# Data listing
`src/include/decomp_macros.svh`:
```
// Decompressor sizes and timing constants
// Frame memory layout, pixel count, UART bit time and load timeout
`ifndef DECOMP_MACROS_SVH
`define DECOMP_MACROS_SVH

// Frame memory geometry
`define MEM_WORDS 1024
`define ADDR_W 10

// Region bases inside the frame memory
`define Y_BASE 0
`define U_BASE 16
`define V_BASE 32
`define RGB_BASE 64     // Three packed words per pair

// Number of pixel pairs in the image
`define PAIR_COUNT 16

// Clock cycles per UART bit
`define UART_CLKS_PER_BIT 8

// Quiet cycles after the last word before the load ends
`define LOAD_IDLE_CYCLES 400

`endif
```
`src/verilog/decomp_pkg.sv`:
```
// Decompressor shared types
// Word, address and sample vectors plus the FSM state encodings
`default_nettype none

`include "decomp_macros.svh"

package decomp_pkg;

	typedef logic [15:0] mem_word_t;
	typedef logic [`ADDR_W-1:0] mem_addr_t;
	typedef logic [7:0] byte_t;
	typedef logic [7:0] sample_t;    // One Y, U, V, R, G or B value

	typedef enum logic [1:0] {
		TOP_IDLE,
		TOP_LOAD,
		TOP_CONVERT,
		TOP_DONE
	} top_state_t;

	// Converter steps for one pixel pair
	typedef enum logic [3:0] {
		CVT_IDLE,
		CVT_RD_Y,
		CVT_RD_U,
		CVT_RD_V,
		CVT_WAIT_V,   // Last read word arriving
		CVT_CALC,
		CVT_WR0,
		CVT_WR1,
		CVT_WR2
	} cvt_state_t;

	typedef enum logic [1:0] {
		UART_IDLE,
		UART_START,
		UART_DATA,
		UART_STOP
	} uart_state_t;

endpackage

`default_nettype wire

```
`src/verilog/yuv_rgb_converter.sv`:
```
// YUV 4:2:2 to RGB converter
// Reads Y, U, V per pixel pair and writes three packed RGB words back
`default_nettype none

`include "decomp_macros.svh"

module yuv_rgb_converter (
	input  logic                  CLOCK_50_I,
	input  logic                  resetn,
	input  logic                  start,
	output logic                  mem_req,
	output decomp_pkg::mem_addr_t mem_addr,
	output logic                  mem_we,
	output decomp_pkg::mem_word_t mem_wdata,
	input  logic                  mem_gnt,
	input  decomp_pkg::mem_word_t mem_rdata,
	output logic                  done
);

	decomp_pkg::cvt_state_t state;
	decomp_pkg::cvt_state_t rd_slot;   // Which read is in flight
	logic rd_pend;
	decomp_pkg::mem_addr_t pair_idx;
	decomp_pkg::mem_addr_t rgb_addr;
	logic last_pair;
	decomp_pkg::mem_word_t y_word;
	decomp_pkg::sample_t u_smp, v_smp;
	decomp_pkg::sample_t r0, g0, b0, r1, g1, b1;
	logic signed [31:0] y0_term, y1_term;
	logic signed [31:0] r_chroma, g_chroma, b_chroma;

	// Scale down by 65536 with floor, then saturate to a byte
	function automatic decomp_pkg::sample_t clip8(input logic signed [31:0] acc);
		logic signed [31:0] q;
		q = acc >>> 16;
		if (q < 0) begin
			return 8'd0;
		end else if (q > 255) begin
			return 8'd255;
		end
		return q[7:0];
	endfunction

	assign last_pair = (pair_idx == decomp_pkg::mem_addr_t'(`PAIR_COUNT - 1));

	always_comb begin
		mem_req = 1'b1;
		mem_we = 1'b0;
		mem_addr = rgb_addr;
		mem_wdata = {r0, g0};
		case (state)
		decomp_pkg::CVT_RD_Y: mem_addr = decomp_pkg::mem_addr_t'(`Y_BASE) + pair_idx;
		decomp_pkg::CVT_RD_U: mem_addr = decomp_pkg::mem_addr_t'(`U_BASE) + pair_idx;
		decomp_pkg::CVT_RD_V: mem_addr = decomp_pkg::mem_addr_t'(`V_BASE) + pair_idx;
		decomp_pkg::CVT_WR0: mem_we = 1'b1;
		decomp_pkg::CVT_WR1: begin
			mem_we = 1'b1;
			mem_wdata = {b0, r1};
		end
		decomp_pkg::CVT_WR2: begin
			mem_we = 1'b1;
			mem_wdata = {g1, b1};
		end
		default: mem_req = 1'b0;
		endcase
	end

	// Luma and shared chroma products
	always_comb begin
		y0_term = 32'sd76284 * ($signed({24'd0, y_word[15:8]}) - 32'sd16);
		y1_term = 32'sd76284 * ($signed({24'd0, y_word[7:0]}) - 32'sd16);
		r_chroma = 32'sd104595 * ($signed({24'd0, v_smp}) - 32'sd128);
		g_chroma = -(32'sd25624 * ($signed({24'd0, u_smp}) - 32'sd128))
			- 32'sd53281 * ($signed({24'd0, v_smp}) - 32'sd128);
		b_chroma = 32'sd132251 * ($signed({24'd0, u_smp}) - 32'sd128);
	end

	always_ff @(posedge CLOCK_50_I or negedge resetn) begin
		if (!resetn) begin
			state <= decomp_pkg::CVT_IDLE;
			rd_slot <= decomp_pkg::CVT_IDLE;
			rd_pend <= 1'b0;
			pair_idx <= '0;
			rgb_addr <= '0;
			done <= 1'b0;
		end else begin
			done <= 1'b0;
			rd_pend <= mem_req & mem_gnt & ~mem_we;
			rd_slot <= state;
			if (mem_req && mem_gnt && mem_we) begin
				rgb_addr <= rgb_addr + 1'b1;
			end
			case (state)
			decomp_pkg::CVT_IDLE: begin
				if (start) begin
					pair_idx <= '0;
					rgb_addr <= decomp_pkg::mem_addr_t'(`RGB_BASE);
					state <= decomp_pkg::CVT_RD_Y;
				end
			end
			decomp_pkg::CVT_RD_Y: if (mem_gnt) state <= decomp_pkg::CVT_RD_U;
			decomp_pkg::CVT_RD_U: if (mem_gnt) state <= decomp_pkg::CVT_RD_V;
			decomp_pkg::CVT_RD_V: if (mem_gnt) state <= decomp_pkg::CVT_WAIT_V;
			decomp_pkg::CVT_WAIT_V: state <= decomp_pkg::CVT_CALC;
			decomp_pkg::CVT_CALC: state <= decomp_pkg::CVT_WR0;
			decomp_pkg::CVT_WR0: if (mem_gnt) state <= decomp_pkg::CVT_WR1;
			decomp_pkg::CVT_WR1: if (mem_gnt) state <= decomp_pkg::CVT_WR2;
			decomp_pkg::CVT_WR2: begin
				if (mem_gnt) begin
					pair_idx <= pair_idx + 1'b1;
					if (last_pair) begin
						done <= 1'b1;
						state <= decomp_pkg::CVT_IDLE;
					end else begin
						state <= decomp_pkg::CVT_RD_Y;
					end
				end
			end
			default: state <= decomp_pkg::CVT_IDLE;
			endcase
		end
	end

	// Sample capture and result registers
	always_ff @(posedge CLOCK_50_I) begin
		if (rd_pend) begin
			case (rd_slot)
			decomp_pkg::CVT_RD_Y: y_word <= mem_rdata;
			decomp_pkg::CVT_RD_U: u_smp <= mem_rdata[15:8];
			default: v_smp <= mem_rdata[15:8];
			endcase
		end
		if (state == decomp_pkg::CVT_CALC) begin
			r0 <= clip8(y0_term + r_chroma);
			g0 <= clip8(y0_term + g_chroma);
			b0 <= clip8(y0_term + b_chroma);
			r1 <= clip8(y1_term + r_chroma);
			g1 <= clip8(y1_term + g_chroma);
			b1 <= clip8(y1_term + b_chroma);
		end
	end

	// Results only ever land in the RGB region
	a_wr_in_rgb: assert property (@(posedge CLOCK_50_I) disable iff (!resetn)
		(mem_req && mem_we) |-> (mem_addr >= decomp_pkg::mem_addr_t'(`RGB_BASE)
			&& mem_addr < decomp_pkg::mem_addr_t'(`RGB_BASE + 3*`PAIR_COUNT)));

endmodule

`default_nettype wire

```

# What to work on
The reply should contain all of the entries exactly as shown above.

# Answer to this problem
`src/include/decomp_macros.svh`:
```
// Decompressor sizes and timing constants
// Frame memory layout, pixel count, UART bit time and load timeout
`ifndef DECOMP_MACROS_SVH
`define DECOMP_MACROS_SVH

// Frame memory geometry
`define MEM_WORDS 1024
`define ADDR_W 10

// Region bases inside the frame memory
`define Y_BASE 0
`define U_BASE 16
`define V_BASE 32
`define RGB_BASE 64     // Three packed words per pair

// Number of pixel pairs in the image
`define PAIR_COUNT 16

// Clock cycles per UART bit
`define UART_CLKS_PER_BIT 8

// Quiet cycles after the last word before the load ends
`define LOAD_IDLE_CYCLES 400

`endif
```
`src/verilog/decomp_pkg.sv`:
```
// Decompressor shared types
// Word, address and sample vectors plus the FSM state encodings
`default_nettype none

`include "decomp_macros.svh"

package decomp_pkg;

	typedef logic [15:0] mem_word_t;
	typedef logic [`ADDR_W-1:0] mem_addr_t;
	typedef logic [7:0] byte_t;
	typedef logic [7:0] sample_t;    // One Y, U, V, R, G or B value

	typedef enum logic [1:0] {
		TOP_IDLE,
		TOP_LOAD,
		TOP_CONVERT,
		TOP_DONE
	} top_state_t;

	// Converter steps for one pixel pair
	typedef enum logic [3:0] {
		CVT_IDLE,
		CVT_RD_Y,
		CVT_RD_U,
		CVT_RD_V,
		CVT_WAIT_V,   // Last read word arriving
		CVT_CALC,
		CVT_WR0,
		CVT_WR1,
		CVT_WR2
	} cvt_state_t;

	typedef enum logic [1:0] {
		UART_IDLE,
		UART_START,
		UART_DATA,
		UART_STOP
	} uart_state_t;

endpackage

`default_nettype wire

```
`src/verilog/yuv_rgb_converter.sv`:
```
// YUV 4:2:2 to RGB converter
// Reads Y, U, V per pixel pair and writes three packed RGB words back
`default_nettype none

`include "decomp_macros.svh"

module yuv_rgb_converter (
	input  logic                  CLOCK_50_I,
	input  logic                  resetn,
	input  logic                  start,
	output logic                  mem_req,
	output decomp_pkg::mem_addr_t mem_addr,
	output logic                  mem_we,
	output decomp_pkg::mem_word_t mem_wdata,
	input  logic                  mem_gnt,
	input  decomp_pkg::mem_word_t mem_rdata,
	output logic                  done
);

	decomp_pkg::cvt_state_t state;
	decomp_pkg::cvt_state_t rd_slot;   // Which read is in flight
	logic rd_pend;
	decomp_pkg::mem_addr_t pair_idx;
	decomp_pkg::mem_addr_t rgb_addr;
	logic last_pair;
	decomp_pkg::mem_word_t y_word;
	decomp_pkg::sample_t u_smp, v_smp;
	decomp_pkg::sample_t r0, g0, b0, r1, g1, b1;
	logic signed [31:0] y0_term, y1_term;
	logic signed [31:0] r_chroma, g_chroma, b_chroma;

	// Scale down by 65536 with floor, then saturate to a byte
	function automatic decomp_pkg::sample_t clip8(input logic signed [31:0] acc);
		logic signed [31:0] q;
		q = acc >>> 16;
		if (q < 0) begin
			return 8'd0;
		end else if (q > 255) begin
			return 8'd255;
		end
		return q[7:0];
	endfunction

	assign last_pair = (pair_idx == decomp_pkg::mem_addr_t'(`PAIR_COUNT - 1));

	always_comb begin
		mem_req = 1'b1;
		mem_we = 1'b0;
		mem_addr = rgb_addr;
		mem_wdata = {r0, g0};
		case (state)
		decomp_pkg::CVT_RD_Y: mem_addr = decomp_pkg::mem_addr_t'(`Y_BASE) + pair_idx;
		decomp_pkg::CVT_RD_U: mem_addr = decomp_pkg::mem_addr_t'(`U_BASE) + pair_idx;
		decomp_pkg::CVT_RD_V: mem_addr = decomp_pkg::mem_addr_t'(`V_BASE) + pair_idx;
		decomp_pkg::CVT_WR0: mem_we = 1'b1;
		decomp_pkg::CVT_WR1: begin
			mem_we = 1'b1;
			mem_wdata = {b0, r1};
		end
		decomp_pkg::CVT_WR2: begin
			mem_we = 1'b1;
			mem_wdata = {g1, b1};
		end
		default: mem_req = 1'b0;
		endcase
	end

	// Luma and shared chroma products
	always_comb begin
		y0_term = 32'sd76284 * ($signed({24'd0, y_word[15:8]}) - 32'sd16);
		y1_term = 32'sd76284 * ($signed({24'd0, y_word[7:0]}) - 32'sd16);
		r_chroma = 32'sd104595 * ($signed({24'd0, v_smp}) - 32'sd128);
		g_chroma = -(32'sd25624 * ($signed({24'd0, u_smp}) - 32'sd128))
			- 32'sd53281 * ($signed({24'd0, v_smp}) - 32'sd128);
		b_chroma = 32'sd132251 * ($signed({24'd0, u_smp}) - 32'sd128);
	end

	always_ff @(posedge CLOCK_50_I or negedge resetn) begin
		if (!resetn) begin
			state <= decomp_pkg::CVT_IDLE;
			rd_slot <= decomp_pkg::CVT_IDLE;
			rd_pend <= 1'b0;
			pair_idx <= '0;
			rgb_addr <= '0;
			done <= 1'b0;
		end else begin
			done <= 1'b0;
			rd_pend <= mem_req & mem_gnt & ~mem_we;
			rd_slot <= state;
			if (mem_req && mem_gnt && mem_we) begin
				rgb_addr <= rgb_addr + 1'b1;
			end
			case (state)
			decomp_pkg::CVT_IDLE: begin
				if (start) begin
					pair_idx <= '0;
					rgb_addr <= decomp_pkg::mem_addr_t'(`RGB_BASE);
					state <= decomp_pkg::CVT_RD_Y;
				end
			end
			decomp_pkg::CVT_RD_Y: if (mem_gnt) state <= decomp_pkg::CVT_RD_U;
			decomp_pkg::CVT_RD_U: if (mem_gnt) state <= decomp_pkg::CVT_RD_V;
			decomp_pkg::CVT_RD_V: if (mem_gnt) state <= decomp_pkg::CVT_WAIT_V;
			decomp_pkg::CVT_WAIT_V: state <= decomp_pkg::CVT_CALC;
			decomp_pkg::CVT_CALC: state <= decomp_pkg::CVT_WR0;
			decomp_pkg::CVT_WR0: if (mem_gnt) state <= decomp_pkg::CVT_WR1;
			decomp_pkg::CVT_WR1: if (mem_gnt) state <= decomp_pkg::CVT_WR2;
			decomp_pkg::CVT_WR2: begin
				if (mem_gnt) begin
					pair_idx <= pair_idx + 1'b1;
					if (last_pair) begin
						done <= 1'b1;
						state <= decomp_pkg::CVT_IDLE;
					end else begin
						state <= decomp_pkg::CVT_RD_Y;
					end
				end
			end
			default: state <= decomp_pkg::CVT_IDLE;
			endcase
		end
	end

	// Sample capture and result registers
	always_ff @(posedge CLOCK_50_I) begin
		if (rd_pend) begin
			case (rd_slot)
			decomp_pkg::CVT_RD_Y: y_word <= mem_rdata;
			decomp_pkg::CVT_RD_U: u_smp <= mem_rdata[15:8];
			default: v_smp <= mem_rdata[15:8];
			endcase
		end
		if (state == decomp_pkg::CVT_CALC) begin
			r0 <= clip8(y0_term + r_chroma);
			g0 <= clip8(y0_term + g_chroma);
			b0 <= clip8(y0_term + b_chroma);
			r1 <= clip8(y1_term + r_chroma);
			g1 <= clip8(y1_term + g_chroma);
			b1 <= clip8(y1_term + b_chroma);
		end
	end

	// Results only ever land in the RGB region
	a_wr_in_rgb: assert property (@(posedge CLOCK_50_I) disable iff (!resetn)
		(mem_req && mem_we) |-> (mem_addr >= decomp_pkg::mem_addr_t'(`RGB_BASE)
			&& mem_addr < decomp_pkg::mem_addr_t'(`RGB_BASE + 3*`PAIR_COUNT)));

endmodule

`default_nettype wire

```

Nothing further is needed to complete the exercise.